Data records

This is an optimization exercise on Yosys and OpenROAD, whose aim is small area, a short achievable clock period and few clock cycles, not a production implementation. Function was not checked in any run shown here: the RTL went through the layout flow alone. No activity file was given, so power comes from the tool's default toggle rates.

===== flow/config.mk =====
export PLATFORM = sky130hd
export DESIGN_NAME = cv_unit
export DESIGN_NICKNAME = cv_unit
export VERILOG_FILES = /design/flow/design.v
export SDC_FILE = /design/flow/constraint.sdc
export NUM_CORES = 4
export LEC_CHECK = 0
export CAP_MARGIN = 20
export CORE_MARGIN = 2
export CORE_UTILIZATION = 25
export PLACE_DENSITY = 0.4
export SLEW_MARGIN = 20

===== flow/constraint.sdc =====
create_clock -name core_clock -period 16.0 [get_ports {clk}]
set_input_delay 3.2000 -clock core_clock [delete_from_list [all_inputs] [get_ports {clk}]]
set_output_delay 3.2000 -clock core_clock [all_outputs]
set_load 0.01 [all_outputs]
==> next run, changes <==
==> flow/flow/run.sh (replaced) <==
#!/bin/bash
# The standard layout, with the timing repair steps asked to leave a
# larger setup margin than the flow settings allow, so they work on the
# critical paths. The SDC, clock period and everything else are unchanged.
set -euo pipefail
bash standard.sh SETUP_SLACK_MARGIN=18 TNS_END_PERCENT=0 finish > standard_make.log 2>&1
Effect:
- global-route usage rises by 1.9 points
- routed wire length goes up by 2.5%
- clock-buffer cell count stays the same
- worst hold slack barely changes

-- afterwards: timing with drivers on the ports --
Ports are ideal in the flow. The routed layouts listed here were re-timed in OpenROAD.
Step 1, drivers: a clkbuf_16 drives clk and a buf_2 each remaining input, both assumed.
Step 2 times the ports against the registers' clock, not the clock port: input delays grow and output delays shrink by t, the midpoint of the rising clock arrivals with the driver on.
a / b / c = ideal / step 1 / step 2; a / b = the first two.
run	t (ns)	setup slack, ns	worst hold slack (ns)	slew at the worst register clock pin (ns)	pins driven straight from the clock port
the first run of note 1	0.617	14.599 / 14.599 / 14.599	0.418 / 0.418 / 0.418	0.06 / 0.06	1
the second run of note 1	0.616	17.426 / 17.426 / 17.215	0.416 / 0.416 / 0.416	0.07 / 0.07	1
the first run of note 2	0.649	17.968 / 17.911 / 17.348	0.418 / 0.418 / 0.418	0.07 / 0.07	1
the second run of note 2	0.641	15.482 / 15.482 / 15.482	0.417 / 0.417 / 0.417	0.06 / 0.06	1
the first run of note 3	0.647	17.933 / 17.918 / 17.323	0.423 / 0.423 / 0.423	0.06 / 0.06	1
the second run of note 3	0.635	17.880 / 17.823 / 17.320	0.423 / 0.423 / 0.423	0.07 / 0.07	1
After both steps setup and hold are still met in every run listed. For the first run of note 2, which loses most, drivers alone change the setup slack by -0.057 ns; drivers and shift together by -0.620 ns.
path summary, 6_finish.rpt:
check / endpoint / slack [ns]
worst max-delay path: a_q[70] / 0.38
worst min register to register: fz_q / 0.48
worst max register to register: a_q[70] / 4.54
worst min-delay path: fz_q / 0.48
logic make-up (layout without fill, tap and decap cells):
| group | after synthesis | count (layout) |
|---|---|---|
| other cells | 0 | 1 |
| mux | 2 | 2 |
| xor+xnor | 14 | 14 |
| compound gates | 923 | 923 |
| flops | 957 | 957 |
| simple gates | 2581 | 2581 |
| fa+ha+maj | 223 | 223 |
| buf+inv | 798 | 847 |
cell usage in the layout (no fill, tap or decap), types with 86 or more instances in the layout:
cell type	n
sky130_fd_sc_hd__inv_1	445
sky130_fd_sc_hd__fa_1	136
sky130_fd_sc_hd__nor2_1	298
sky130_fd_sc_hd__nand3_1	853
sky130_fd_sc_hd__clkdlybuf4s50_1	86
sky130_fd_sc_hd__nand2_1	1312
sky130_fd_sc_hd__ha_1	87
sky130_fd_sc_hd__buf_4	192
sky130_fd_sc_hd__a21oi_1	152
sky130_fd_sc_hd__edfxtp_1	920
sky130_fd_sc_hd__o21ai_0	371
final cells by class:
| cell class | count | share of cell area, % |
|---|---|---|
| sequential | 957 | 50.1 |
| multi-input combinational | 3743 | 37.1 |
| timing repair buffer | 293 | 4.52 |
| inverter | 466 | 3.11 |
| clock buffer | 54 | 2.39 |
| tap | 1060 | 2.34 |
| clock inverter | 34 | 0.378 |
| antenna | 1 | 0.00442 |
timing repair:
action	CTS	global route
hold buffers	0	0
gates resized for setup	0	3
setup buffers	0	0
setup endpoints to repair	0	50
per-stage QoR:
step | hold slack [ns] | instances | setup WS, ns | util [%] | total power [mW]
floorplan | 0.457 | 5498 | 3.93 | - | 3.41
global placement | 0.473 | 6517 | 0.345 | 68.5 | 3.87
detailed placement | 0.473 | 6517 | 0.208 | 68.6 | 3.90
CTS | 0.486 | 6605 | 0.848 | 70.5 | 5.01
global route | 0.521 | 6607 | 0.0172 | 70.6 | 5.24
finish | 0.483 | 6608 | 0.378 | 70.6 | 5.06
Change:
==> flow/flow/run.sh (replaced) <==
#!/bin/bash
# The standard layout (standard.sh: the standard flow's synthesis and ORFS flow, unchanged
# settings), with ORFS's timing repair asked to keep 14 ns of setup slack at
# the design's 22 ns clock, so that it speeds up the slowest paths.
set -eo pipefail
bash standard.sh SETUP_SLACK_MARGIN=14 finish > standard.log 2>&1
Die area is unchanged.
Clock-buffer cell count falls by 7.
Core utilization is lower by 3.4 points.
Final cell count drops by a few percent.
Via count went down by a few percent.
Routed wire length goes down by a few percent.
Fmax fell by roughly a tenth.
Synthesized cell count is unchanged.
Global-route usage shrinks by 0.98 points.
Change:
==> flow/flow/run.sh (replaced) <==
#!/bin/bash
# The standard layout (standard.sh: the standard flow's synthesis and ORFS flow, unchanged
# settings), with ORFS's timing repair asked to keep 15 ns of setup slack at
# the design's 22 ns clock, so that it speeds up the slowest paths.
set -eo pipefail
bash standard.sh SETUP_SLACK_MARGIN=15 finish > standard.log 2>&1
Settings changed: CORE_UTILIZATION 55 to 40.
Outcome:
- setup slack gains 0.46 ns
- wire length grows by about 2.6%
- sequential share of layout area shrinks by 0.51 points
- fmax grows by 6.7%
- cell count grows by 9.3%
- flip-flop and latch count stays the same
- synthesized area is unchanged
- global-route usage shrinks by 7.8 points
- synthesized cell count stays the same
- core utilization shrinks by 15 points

About this task
Using the data above, repeat exactly the lines that begin at the line with "After both steps" and end at the line with "xor+xnor | 14 | 14 |", both ends included.

Output below
After both steps setup and hold are still met in every run listed. For the first run of note 2, which loses most, drivers alone change the setup slack by -0.057 ns; drivers and shift together by -0.620 ns.
path summary, 6_finish.rpt:
check / endpoint / slack [ns]
worst max-delay path: a_q[70] / 0.38
worst min register to register: fz_q / 0.48
worst max register to register: a_q[70] / 4.54
worst min-delay path: fz_q / 0.48
logic make-up (layout without fill, tap and decap cells):
| group | after synthesis | count (layout) |
|---|---|---|
| other cells | 0 | 1 |
| mux | 2 | 2 |
| xor+xnor | 14 | 14 |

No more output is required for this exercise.